Boersma joined the UW faculty in 1974 and has studied and advocated for penguins in South America for more than three decades – focusing on Magellanic penguins in Argentina and Galápagos penguins in Ecuador. Her efforts have not just gathered scientific information about these birds, but also shifted public opinion and government policy. When she first arrived at Punta Tombo – the stretch of Argentine coastline where hundreds of thousands of Magellanic penguins breed each summer – one company had proposed culling the birds for oil and protein, and to use their hides to make “high-end golf gloves,” said Boersma.
Over the years, Boersma has worked with partners such as the Global Penguin Society to protect Magellanic nesting grounds and welcome thousands of eco-tourists to view the penguins. Strategies have included diverting oil tankers farther offshore and setting up environmental preserves.

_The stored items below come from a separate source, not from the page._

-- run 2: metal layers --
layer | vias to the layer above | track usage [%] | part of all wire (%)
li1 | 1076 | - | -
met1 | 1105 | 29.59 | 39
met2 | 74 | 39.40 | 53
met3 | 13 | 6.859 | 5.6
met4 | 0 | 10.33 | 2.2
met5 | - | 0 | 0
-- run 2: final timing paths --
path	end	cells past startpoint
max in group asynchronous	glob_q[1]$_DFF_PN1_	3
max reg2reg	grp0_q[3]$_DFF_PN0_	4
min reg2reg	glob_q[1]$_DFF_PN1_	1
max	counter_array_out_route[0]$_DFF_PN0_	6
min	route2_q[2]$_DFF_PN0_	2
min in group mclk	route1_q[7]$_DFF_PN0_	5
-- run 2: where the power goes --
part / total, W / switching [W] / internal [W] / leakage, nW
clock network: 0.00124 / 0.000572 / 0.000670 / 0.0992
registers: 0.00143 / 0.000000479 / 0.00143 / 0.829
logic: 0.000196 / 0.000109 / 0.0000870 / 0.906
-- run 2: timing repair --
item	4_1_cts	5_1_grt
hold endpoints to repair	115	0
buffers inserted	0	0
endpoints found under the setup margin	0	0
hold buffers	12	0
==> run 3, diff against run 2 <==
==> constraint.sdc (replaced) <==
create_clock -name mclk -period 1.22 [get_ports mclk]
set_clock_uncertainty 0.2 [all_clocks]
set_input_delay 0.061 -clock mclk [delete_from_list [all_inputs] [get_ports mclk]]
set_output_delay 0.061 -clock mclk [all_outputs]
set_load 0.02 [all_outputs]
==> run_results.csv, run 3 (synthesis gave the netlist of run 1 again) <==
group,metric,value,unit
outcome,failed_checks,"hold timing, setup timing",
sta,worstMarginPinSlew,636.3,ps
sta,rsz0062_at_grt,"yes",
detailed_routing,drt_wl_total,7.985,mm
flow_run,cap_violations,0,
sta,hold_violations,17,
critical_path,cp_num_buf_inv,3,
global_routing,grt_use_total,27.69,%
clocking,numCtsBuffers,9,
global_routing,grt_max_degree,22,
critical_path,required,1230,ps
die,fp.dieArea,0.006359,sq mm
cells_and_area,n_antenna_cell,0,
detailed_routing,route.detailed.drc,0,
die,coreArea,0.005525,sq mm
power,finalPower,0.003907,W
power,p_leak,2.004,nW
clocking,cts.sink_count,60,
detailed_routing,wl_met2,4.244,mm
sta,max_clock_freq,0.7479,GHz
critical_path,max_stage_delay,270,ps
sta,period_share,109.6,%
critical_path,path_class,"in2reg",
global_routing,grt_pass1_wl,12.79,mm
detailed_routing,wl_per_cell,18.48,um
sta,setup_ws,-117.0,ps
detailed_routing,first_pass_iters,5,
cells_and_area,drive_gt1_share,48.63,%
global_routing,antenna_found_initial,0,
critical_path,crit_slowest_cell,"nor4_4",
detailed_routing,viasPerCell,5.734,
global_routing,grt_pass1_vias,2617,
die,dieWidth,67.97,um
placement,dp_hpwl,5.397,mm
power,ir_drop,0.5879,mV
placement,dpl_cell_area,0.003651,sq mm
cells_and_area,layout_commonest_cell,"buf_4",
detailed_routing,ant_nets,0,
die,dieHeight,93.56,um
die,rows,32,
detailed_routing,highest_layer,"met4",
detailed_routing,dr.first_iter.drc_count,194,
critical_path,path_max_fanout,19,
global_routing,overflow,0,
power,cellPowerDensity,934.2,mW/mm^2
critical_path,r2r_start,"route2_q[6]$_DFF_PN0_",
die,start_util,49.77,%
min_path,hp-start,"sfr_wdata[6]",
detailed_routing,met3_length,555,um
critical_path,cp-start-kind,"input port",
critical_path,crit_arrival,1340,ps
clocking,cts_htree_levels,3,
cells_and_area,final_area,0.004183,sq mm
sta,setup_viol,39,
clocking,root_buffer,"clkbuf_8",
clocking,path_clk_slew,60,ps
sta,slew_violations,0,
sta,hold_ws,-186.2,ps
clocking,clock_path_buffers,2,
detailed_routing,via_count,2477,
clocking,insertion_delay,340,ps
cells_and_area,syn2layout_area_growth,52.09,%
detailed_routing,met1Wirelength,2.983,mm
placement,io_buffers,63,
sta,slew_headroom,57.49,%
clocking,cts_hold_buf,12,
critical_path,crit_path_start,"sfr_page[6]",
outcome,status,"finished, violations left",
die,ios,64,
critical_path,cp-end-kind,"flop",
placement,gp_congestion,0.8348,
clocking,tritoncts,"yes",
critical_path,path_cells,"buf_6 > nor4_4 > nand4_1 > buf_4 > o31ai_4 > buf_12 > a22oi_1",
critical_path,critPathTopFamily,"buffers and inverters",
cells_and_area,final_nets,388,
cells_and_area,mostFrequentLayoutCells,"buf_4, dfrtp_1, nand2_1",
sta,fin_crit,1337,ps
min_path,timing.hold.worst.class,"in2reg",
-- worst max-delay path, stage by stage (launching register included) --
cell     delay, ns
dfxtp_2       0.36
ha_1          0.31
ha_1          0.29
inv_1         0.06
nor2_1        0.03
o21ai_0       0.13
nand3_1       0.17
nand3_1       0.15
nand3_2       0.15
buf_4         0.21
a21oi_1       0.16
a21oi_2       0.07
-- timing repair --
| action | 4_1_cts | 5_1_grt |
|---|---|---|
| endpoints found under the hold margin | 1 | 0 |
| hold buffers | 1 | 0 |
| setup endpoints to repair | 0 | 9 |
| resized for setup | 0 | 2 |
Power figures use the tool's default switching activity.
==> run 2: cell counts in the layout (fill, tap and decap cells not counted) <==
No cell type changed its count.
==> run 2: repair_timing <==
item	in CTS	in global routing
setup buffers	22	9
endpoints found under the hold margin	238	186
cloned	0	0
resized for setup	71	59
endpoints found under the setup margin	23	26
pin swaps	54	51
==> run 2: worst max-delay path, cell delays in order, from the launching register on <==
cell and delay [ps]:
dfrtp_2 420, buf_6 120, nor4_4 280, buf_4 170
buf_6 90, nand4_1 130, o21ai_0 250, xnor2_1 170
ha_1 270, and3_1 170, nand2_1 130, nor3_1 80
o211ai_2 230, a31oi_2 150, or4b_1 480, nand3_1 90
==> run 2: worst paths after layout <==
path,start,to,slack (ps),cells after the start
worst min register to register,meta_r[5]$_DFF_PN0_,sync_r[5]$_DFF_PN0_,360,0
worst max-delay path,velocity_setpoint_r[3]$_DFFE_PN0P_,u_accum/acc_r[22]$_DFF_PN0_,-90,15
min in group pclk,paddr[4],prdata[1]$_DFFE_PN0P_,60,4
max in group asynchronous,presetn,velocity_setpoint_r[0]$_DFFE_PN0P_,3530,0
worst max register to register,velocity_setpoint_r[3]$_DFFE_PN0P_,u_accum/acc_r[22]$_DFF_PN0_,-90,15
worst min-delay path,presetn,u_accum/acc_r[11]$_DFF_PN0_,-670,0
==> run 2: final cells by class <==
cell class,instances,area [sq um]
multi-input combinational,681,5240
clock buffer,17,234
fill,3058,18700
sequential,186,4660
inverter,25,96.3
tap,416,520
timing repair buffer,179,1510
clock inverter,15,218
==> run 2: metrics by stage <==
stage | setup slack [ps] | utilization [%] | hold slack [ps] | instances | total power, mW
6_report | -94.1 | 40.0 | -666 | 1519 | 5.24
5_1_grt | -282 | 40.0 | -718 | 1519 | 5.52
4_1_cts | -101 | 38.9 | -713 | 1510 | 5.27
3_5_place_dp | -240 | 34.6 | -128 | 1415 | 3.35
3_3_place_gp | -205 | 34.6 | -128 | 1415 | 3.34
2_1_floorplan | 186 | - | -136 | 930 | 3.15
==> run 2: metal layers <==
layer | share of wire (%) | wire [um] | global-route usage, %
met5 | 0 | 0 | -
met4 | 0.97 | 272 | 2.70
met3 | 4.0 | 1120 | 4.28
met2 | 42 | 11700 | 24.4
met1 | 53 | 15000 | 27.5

Boersma argues that penguins are indicators of ocean health. In the Galápagos, much of her research has focused on how the thousands of penguins there adapt to El Niño and other events in this “predictably unpredictable” region. For the Magellanic penguins, much of her team’s recent research has shifted toward understanding how conditions in the ocean – where they feed outside of the breeding season – impacts their health, well-being and reproductive success at Punta Tombo.
The Indianapolis Prize is the highest honor for animal conservation and has been awarded every other year since 2006. As one of six finalists, Boersma will receive $10,000. The winner, to be announced this spring, will receive $250,000. Boersma was previously a finalist in 2016 and 2018.

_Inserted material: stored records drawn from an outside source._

<file path="src/hdl/fambm_pkg.sv">
/*
 * Shared constants for the queue access and buffer move interpreter:
 * instruction codes, interpreter states, widths and reset values.
 * Assumes a byte-level front end that decodes the serial instruction.
 */
package fambm_pkg;

    localparam int DATA_W    = 8;
    localparam int ADDR_W    = 12;
    localparam int CNT_W     = 8;
    localparam int TXQ_DEPTH = 8;
    localparam int NUM_SLOTS = 2;

    localparam logic [DATA_W-1:0] FIRST_OCCUPANCY = 8'h00;
    localparam logic [DATA_W-1:0] RESP_RESET      = 8'h00;
    localparam logic [DATA_W-1:0] EMPTY_READ      = 8'h00;
    localparam logic [CNT_W-1:0]  LAST_BYTE       = 8'h01;
    localparam logic [CNT_W-1:0]  NO_BYTES        = 8'h00;
    localparam logic [DATA_W-1:0] NOISE_SEED      = 8'h01;
    localparam logic [5:0]        STATUS_PAD      = 6'h00;
    localparam logic [ADDR_W-1:0] MEM_LIMIT_DEF   = 12'hfff;

    typedef enum logic [1:0] {
        INSTR_APPEND    = 2'h0,
        INSTR_RANDOM    = 2'h1,
        INSTR_MOVE      = 2'h2,
        INSTR_READ_COPY = 2'h3
    } fambm_instr_type;

    typedef enum logic [4:0] {
        ST_IDLE       = 5'h01,
        ST_APPEND     = 5'h02,
        ST_RANDOM     = 5'h04,
        ST_COPY_COUNT = 5'h08,
        ST_COPY_DATA  = 5'h10
    } fambm_state_type;

endpackage : fambm_pkg

</file>
<file path="src/hdl/fambm_fifo.sv">
/*
 * Transmit queue: synchronous FIFO, valid/ready on both sides, with count.
 * Assumes a single clock and a synchronous active-high reset.
 */
`timescale 1ns/1ns
module fambm_fifo #(
    parameter int WIDTH = 8,
    parameter int DEPTH = 8
) (
    input  wire logic                       i_clk,
    input  wire logic                       i_reset,
    input  wire logic                       i_in_valid,
    input  wire logic [WIDTH-1:0]           i_in_data,
    output logic                            o_in_ready,
    output logic                            o_out_valid,
    output logic [WIDTH-1:0]                o_out_data,
    input  wire logic                       i_out_ready,
    output logic [$clog2(DEPTH+1)-1:0]      o_count
);

    localparam int PW = (DEPTH > 1) ? $clog2(DEPTH) : 1;
    localparam int CW = $clog2(DEPTH + 1);

    initial begin
        if (DEPTH < 2 || WIDTH < 1) begin
            $error("fambm_fifo: DEPTH must be at least 2");
        end
    end

    logic [WIDTH-1:0] mem_q [DEPTH];
    logic [PW-1:0]    wr_q;
    logic [PW-1:0]    rd_q;
    logic [CW-1:0]    cnt_q;
    logic             out_valid_q;
    logic [WIDTH-1:0] out_data_q;
    wire              push = i_in_valid && o_in_ready;
    wire              pop  = o_out_valid && i_out_ready;
    wire [PW-1:0]     wr_nx = (wr_q == PW'(DEPTH - 1)) ? '0 : wr_q + 1'b1;
    wire [PW-1:0]     rd_nx = (rd_q == PW'(DEPTH - 1)) ? '0 : rd_q + 1'b1;
    // Head after this edge: a stored word, or the pushed one if none is left
    wire [PW-1:0]     rd_d  = pop ? rd_nx : rd_q;
    wire              rest  = pop ? (cnt_q > CW'(1)) : (cnt_q != '0);

    assign o_in_ready  = (cnt_q != CW'(DEPTH));
    assign o_out_valid = out_valid_q;
    assign o_out_data  = out_data_q;
    assign o_count     = cnt_q;

    always_ff @(posedge i_clk) begin
        if (push) begin
            mem_q[wr_q] <= i_in_data;
        end
    end

    always_ff @(posedge i_clk) begin
        if (i_reset) begin
            wr_q  <= '0;
            rd_q  <= '0;
            cnt_q <= '0;
            out_valid_q <= 1'b0;
            out_data_q  <= '0;
        end else begin
            out_valid_q <= rest || push;
            out_data_q  <= rest ? mem_q[rd_d] : i_in_data;
            if (push) begin
                wr_q <= wr_nx;
            end
            if (pop) begin
                rd_q <= rd_nx;
            end
            if (push && !pop) begin
                cnt_q <= cnt_q + 1'b1;
            end else if (pop && !push) begin
                cnt_q <= cnt_q - 1'b1;
            end
        end
    end

endmodule : fambm_fifo

</file>
<file path="src/hdl/fambm_noise_byte.sv">
/*
 * Random byte source: folds a receiver noise bit into an 8-bit LFSR.
 * Assumes the noise bit comes from logic on the same clock.
 */
`timescale 1ns/1ns
module fambm_noise_byte (
    input  wire logic                        i_clk,
    input  wire logic                        i_reset,
    input  wire logic                        i_noise_bit,
    output logic [fambm_pkg::DATA_W-1:0]     o_value
);

    logic [fambm_pkg::DATA_W-1:0] lfsr_q;
    wire                          fb = lfsr_q[7] ^ lfsr_q[5] ^ lfsr_q[4]
                                     ^ lfsr_q[3] ^ i_noise_bit;

    assign o_value = lfsr_q;

    always_ff @(posedge i_clk) begin
        if (i_reset) begin
            lfsr_q <= fambm_pkg::NOISE_SEED;
        end else begin
            lfsr_q <= {lfsr_q[6:0], fb};
        end
    end

endmodule : fambm_noise_byte

</file>
<file path="src/hdl/fambm_core.sv">
/*
 * Instruction interpreter for transmit queue append, random read,
 * receive queue read-and-copy and prioritised receive queue moves.
 * Assumes a byte front end on the same clock, an external receive
 * queue that pops one cycle after o_rxq_pop, and a memory write port.
 */
// Operation
// RULE1: Host avoids read-and-copy while a move runs; copy then wins.
// RULE2: Append bytes after the opcode to the transmit queue tail.
// RULE3: Each append byte answers occupancy before the push; first is zero.
// RULE4: Append into a full transmit queue raises overflow.
// RULE5: Random read returns status then one fresh noise byte per transfer.
// RULE6: Move count oldest receive bytes into memory from start address.
// RULE7: Priority operand zero selects low slot, one selects high slot.
// RULE8: Receive queue empty before completion raises move timeout. With timeout control set, the code waits for i_frame_done before raising it.
// RULE9: Remaining count of an unfinished move is readable.
// RULE10: High move with timeout control set blocks other unit work.
// RULE11: Every ended move raises its priority's done event.
// RULE12: Move request to an active slot raises slot busy.
// RULE13: Read-and-copy pops bytes to host and writes them to memory.
// RULE14: Low and high slots hold one pending move each.
`timescale 1ns/1ns
module fambm_core #(
    parameter int                  TXQ_DEPTH = fambm_pkg::TXQ_DEPTH,
    parameter logic [11:0]         MEM_LIMIT = fambm_pkg::MEM_LIMIT_DEF
) (
    input  wire logic              i_clk,
    input  wire logic              i_reset,
    input  wire logic              i_instr_start,
    input  wire logic [1:0]        i_instr_code,
    input  wire logic              i_instr_end,
    input  wire logic              i_byte_valid,
    input  wire logic [7:0]        i_byte_data,
    input  wire logic              i_move_prio,
    input  wire logic [11:0]       i_move_addr,
    input  wire logic [7:0]        i_move_count,
    input  wire logic [11:0]       i_copy_addr,
    input  wire logic              i_rx_timeout_ctrl,
    input  wire logic              i_frame_done,
    input  wire logic              i_noise_bit,
    input  wire logic              i_rxq_valid,
    input  wire logic [7:0]        i_rxq_data,
    input  wire logic [7:0]        i_rxq_count,
    output logic                   o_rxq_pop,
    output logic                   o_txq_valid,
    output logic [7:0]             o_txq_data,
    input  wire logic              i_txq_ready,
    output logic                   o_mem_we,
    output logic [11:0]            o_mem_addr,
    output logic [7:0]             o_mem_wdata,
    output logic                   o_resp_valid,
    output logic [7:0]             o_resp_data,
    output logic [7:0]             o_move_remaining,
    output logic                   o_dpu_blocked,
    output logic                   o_tx_overflow_exc,
    output logic                   o_move_timeout_exc,
    output logic                   o_low_prio_done_exc,
    output logic                   o_high_prio_done_exc,
    output logic                   o_slot_busy_exc,
    output logic                   o_bad_operand_exc,
    output logic                   o_bad_address_exc
);

    localparam int CW = $clog2(TXQ_DEPTH + 1);

    initial begin
        if (TXQ_DEPTH < 2 || TXQ_DEPTH > 255) begin
            $error("fambm_core: TXQ_DEPTH must lie in 2..255");
        end
    end

    ////////////////////////////////////////////////////////////////////////
    // Declarations

    fambm_pkg::fambm_state_type state_q;
    fambm_pkg::fambm_state_type state_d;
    logic [11:0]   copy_addr_q;
    logic          pop_wait_q;
    logic [1:0]    act_q;
    logic [1:0]    tim_q;
    logic [11:0]   addr_q [2];
    logic [7:0]    cnt_q  [2];
    logic          rxq_pop_q;
    logic          mem_we_q;
    logic [11:0]   mem_addr_q;
    logic [7:0]    mem_wdata_q;
    logic          resp_valid_q;
    logic [7:0]    resp_data_q;
    logic [7:0]    remaining_q;
    logic          blocked_q;
    logic [6:0]    exc_q;
    logic          txq_in_ready;
    logic [CW-1:0] txq_count;
    logic [7:0]    rand_value;

    ////////////////////////////////////////////////////////////////////////
    // Instruction decode

    wire st_append = (state_q == fambm_pkg::ST_APPEND);
    wire st_random = (state_q == fambm_pkg::ST_RANDOM);
    wire st_ccount = (state_q == fambm_pkg::ST_COPY_COUNT);
    wire st_cdata  = (state_q == fambm_pkg::ST_COPY_DATA);
    wire is_move   = i_instr_start &&
                     (i_instr_code == fambm_pkg::INSTR_MOVE);
    wire [7:0] status_byte = {fambm_pkg::STATUS_PAD, act_q[1], act_q[0]};
    wire [7:0] occupancy   = 8'(txq_count);

    wire append_byte = i_byte_valid && st_append && !i_instr_start;
    wire txq_push    = append_byte && txq_in_ready;           // RULE2
    wire tx_overflow = append_byte && !txq_in_ready;          // RULE4
    wire rand_byte   = i_byte_valid && st_random && !i_instr_start;
    wire ccount_byte = i_byte_valid && st_ccount && !i_instr_start;
    wire cdata_byte  = i_byte_valid && st_cdata && !i_instr_start;
    wire copy_take   = cdata_byte && i_rxq_valid && !pop_wait_q; // RULE1

    ////////////////////////////////////////////////////////////////////////
    // Move request checks

    wire [12:0] move_last = {1'b0, i_move_addr} + {5'h00, i_move_count}
                            - 13'h0001;
    wire req_busy  = is_move && act_q[i_move_prio];            // RULE12
    wire req_opnd  = is_move && !req_busy &&
                     (i_move_count == fambm_pkg::NO_BYTES);
    wire req_addr  = is_move && !req_busy && !req_opnd &&
                     (move_last > {1'b0, MEM_LIMIT});
    wire req_ok    = is_move && !req_busy && !req_opnd && !req_addr;

    ////////////////////////////////////////////////////////////////////////
    // Move engine: high slot is served before low slot

    wire       eng_sel  = act_q[1];                             // RULE7
    wire       eng_act  = act_q[eng_sel];
    wire [7:0] eng_cnt  = cnt_q[eng_sel];
    wire       eng_can  = eng_act && !pop_wait_q && !copy_take; // RULE1
    wire       eng_step = eng_can && i_rxq_valid;               // RULE6
    wire       eng_to   = eng_can && !i_rxq_valid &&
                          (!tim_q[eng_sel] || i_frame_done);    // RULE8
    wire       eng_last = eng_step && (eng_cnt == fambm_pkg::LAST_BYTE);
    wire       eng_fin  = eng_to || eng_last;
    wire       pop_now  = eng_step || copy_take;

    genvar s;
    generate
        for (s = 0; s < fambm_pkg::NUM_SLOTS; s++) begin : g_slot
            wire load = req_ok && (i_move_prio == 1'(s));      // RULE14
            wire step = eng_step && (eng_sel == 1'(s));
            wire fin  = eng_fin && (eng_sel == 1'(s));
            always_ff @(posedge i_clk) begin
                if (i_reset) begin
                    act_q[s]  <= 1'b0;
                    tim_q[s]  <= 1'b0;
                    addr_q[s] <= '0;
                    cnt_q[s]  <= '0;
                end else if (load) begin
                    act_q[s]  <= 1'b1;
                    tim_q[s]  <= i_rx_timeout_ctrl;
                    addr_q[s] <= i_move_addr;
                    cnt_q[s]  <= i_move_count;
                end else begin
                    if (step) begin
                        addr_q[s] <= addr_q[s] + 12'h001;
                        cnt_q[s]  <= cnt_q[s] - 8'h01;
                    end
                    if (fin) begin
                        act_q[s] <= 1'b0;
                    end
                end
            end
        end
    endgenerate

    ////////////////////////////////////////////////////////////////////////
    // Next values

    wire [11:0] mem_addr_d  = copy_take ? copy_addr_q : addr_q[eng_sel];
    wire        blocked_d   = act_q[1] && tim_q[1];             // RULE10
    wire [7:0]  remaining_d = eng_to ? eng_cnt : fambm_pkg::NO_BYTES;
    wire [6:0]  exc_d = {req_addr, req_opnd, req_busy,
                         eng_fin && eng_sel,                    // RULE11
                         eng_fin && !eng_sel,                   // RULE11
                         eng_to, tx_overflow};

    always_comb begin
        state_d = state_q;
        if (i_instr_start) begin
            case (i_instr_code)
                fambm_pkg::INSTR_APPEND:    state_d = fambm_pkg::ST_APPEND;
                fambm_pkg::INSTR_RANDOM:    state_d = fambm_pkg::ST_RANDOM;
                fambm_pkg::INSTR_READ_COPY: state_d = fambm_pkg::ST_COPY_COUNT;
                default:                    state_d = fambm_pkg::ST_IDLE;
            endcase
        end else if (i_instr_end) begin
            state_d = fambm_pkg::ST_IDLE;
        end else if (ccount_byte) begin
            state_d = fambm_pkg::ST_COPY_DATA;
        end
    end

    wire [7:0] resp_d =
        i_instr_start ? status_byte :
        append_byte   ? occupancy :                             // RULE3
        rand_byte     ? rand_value :                            // RULE5
        ccount_byte   ? i_rxq_count :
        copy_take     ? i_rxq_data :                            // RULE13
                        fambm_pkg::EMPTY_READ;
    wire resp_v_d = i_instr_start || append_byte || rand_byte ||
                    ccount_byte || cdata_byte;

    ////////////////////////////////////////////////////////////////////////
    // Registers

    always_ff @(posedge i_clk) begin
        if (i_reset) begin
            state_q     <= fambm_pkg::ST_IDLE;
            copy_addr_q <= '0;
        end else begin
            state_q <= state_d;
            if (i_instr_start) begin
                copy_addr_q <= i_copy_addr;
            end else if (copy_take) begin
                copy_addr_q <= copy_addr_q + 12'h001;           // RULE13
            end
        end
    end

    always_ff @(posedge i_clk) begin
        if (i_reset) begin
            pop_wait_q  <= 1'b0;
            rxq_pop_q   <= 1'b0;
            mem_we_q    <= 1'b0;
            mem_addr_q  <= '0;
            mem_wdata_q <= '0;
        end else begin
            pop_wait_q  <= pop_now;
            rxq_pop_q   <= pop_now;
            mem_we_q    <= pop_now;                             // RULE6
            mem_addr_q  <= mem_addr_d;
            mem_wdata_q <= i_rxq_data;
        end
    end

    always_ff @(posedge i_clk) begin
        if (i_reset) begin
            resp_valid_q <= 1'b0;
            resp_data_q  <= fambm_pkg::RESP_RESET;
            remaining_q  <= fambm_pkg::NO_BYTES;
            blocked_q    <= 1'b0;
            exc_q        <= '0;
        end else begin
            resp_valid_q <= resp_v_d;
            resp_data_q  <= resp_d;
            blocked_q    <= blocked_d;
            exc_q        <= exc_d;
            if (eng_fin) begin
                remaining_q <= remaining_d;                     // RULE9
            end
        end
    end

    ////////////////////////////////////////////////////////////////////////
    // Submodules and outputs

    fambm_fifo #(
        .WIDTH (fambm_pkg::DATA_W),
        .DEPTH (TXQ_DEPTH)
    ) u_txq (
        .i_clk       (i_clk),
        .i_reset     (i_reset),
        .i_in_valid  (txq_push),
        .i_in_data   (i_byte_data),
        .o_in_ready  (txq_in_ready),
        .o_out_valid (o_txq_valid),
        .o_out_data  (o_txq_data),
        .i_out_ready (i_txq_ready),
        .o_count     (txq_count)
    );

    fambm_noise_byte u_rand (
        .i_clk       (i_clk),
        .i_reset     (i_reset),
        .i_noise_bit (i_noise_bit),
        .o_value     (rand_value)
    );

    assign o_rxq_pop            = rxq_pop_q;
    assign o_mem_we             = mem_we_q;
    assign o_mem_addr           = mem_addr_q;
    assign o_mem_wdata          = mem_wdata_q;
    assign o_resp_valid         = resp_valid_q;
    assign o_resp_data          = resp_data_q;
    assign o_move_remaining     = remaining_q;
    assign o_dpu_blocked        = blocked_q;
    assign o_tx_overflow_exc    = exc_q[0];
    assign o_move_timeout_exc   = exc_q[1];
    assign o_low_prio_done_exc  = exc_q[2];
    assign o_high_prio_done_exc = exc_q[3];
    assign o_slot_busy_exc      = exc_q[4];
    assign o_bad_operand_exc    = exc_q[5];
    assign o_bad_address_exc    = exc_q[6];

endmodule : fambm_core

</file>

Moore has been studying whales and marine ecosystems in the Arctic region since 1981, using both visual surveys from aircraft and ships and listening for whales using hydrophones. Recently, she has studied how climate change is impacting the food supply and feeding behavior of bowhead and gray whales. Moore has also worked on mitigation scenarios to protect whales and other large mammals in the Arctic from the effects of shipping and oil and gas development in the region.
Moore began her career conducting Arctic whale surveys and related studies through the U.S. Department of the Interior, the Department of Defense and the National Oceanic and Atmospheric Administration. In 1998, she moved to NOAA’s National Marine Mammal Laboratory, and served as its director from 2002 to 2004. Moore’s involvement with the UW began in 2004, as a visiting scholar with the UW Applied Physics Laboratory where she worked to develop passive acoustic systems – like autonomous Seagliders and recorders – to study ocean ecosystems. She became an affiliate UW faculty member in 2006. In 2008, she returned to NOAA, where she led the Synthesis of Arctic Research program and helped to develop the Distributed Biological Observatory in the Pacific Arctic region. After retiring from NOAA in 2018, Moore joined the Center for Ecosystem Sentinels full time in 2019.
Moore similarly advocates for whales as sentinels of Arctic marine ecosystem health in a region that is warming rapidly due to climate change. She will receive the IASC Medal and deliver an invited lecture March 30 during the Arctic Science Summit Week in Akureyri, Iceland.